_AIM OF THE TASK:_
Report every line in the listing below where the string "layer" shows up.
### RECORDED DATA ###
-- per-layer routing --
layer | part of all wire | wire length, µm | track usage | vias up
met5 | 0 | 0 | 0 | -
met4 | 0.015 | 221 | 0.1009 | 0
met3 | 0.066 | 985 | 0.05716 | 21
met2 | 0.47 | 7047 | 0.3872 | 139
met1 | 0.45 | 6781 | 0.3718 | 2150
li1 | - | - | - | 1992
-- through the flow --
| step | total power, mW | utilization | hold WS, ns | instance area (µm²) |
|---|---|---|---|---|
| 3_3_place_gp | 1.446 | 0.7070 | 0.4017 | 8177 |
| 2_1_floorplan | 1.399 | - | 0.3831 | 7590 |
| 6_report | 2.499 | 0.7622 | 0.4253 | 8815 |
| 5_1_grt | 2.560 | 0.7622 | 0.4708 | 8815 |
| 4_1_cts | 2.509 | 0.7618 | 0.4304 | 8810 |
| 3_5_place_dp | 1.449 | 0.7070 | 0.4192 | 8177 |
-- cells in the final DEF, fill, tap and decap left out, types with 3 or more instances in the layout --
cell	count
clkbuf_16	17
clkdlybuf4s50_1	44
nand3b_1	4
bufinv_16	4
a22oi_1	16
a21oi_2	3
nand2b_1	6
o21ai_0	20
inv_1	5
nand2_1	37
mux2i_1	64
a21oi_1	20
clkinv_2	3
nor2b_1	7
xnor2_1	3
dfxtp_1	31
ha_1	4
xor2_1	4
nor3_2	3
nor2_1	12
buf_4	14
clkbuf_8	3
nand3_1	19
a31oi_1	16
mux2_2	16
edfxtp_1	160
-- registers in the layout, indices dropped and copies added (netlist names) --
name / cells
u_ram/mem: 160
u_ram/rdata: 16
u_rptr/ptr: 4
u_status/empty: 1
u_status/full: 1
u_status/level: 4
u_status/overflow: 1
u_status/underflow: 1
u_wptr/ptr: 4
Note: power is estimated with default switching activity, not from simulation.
###
_RESULT OF THIS TASK:_
-- per-layer routing --
layer | part of all wire | wire length, µm | track usage | vias up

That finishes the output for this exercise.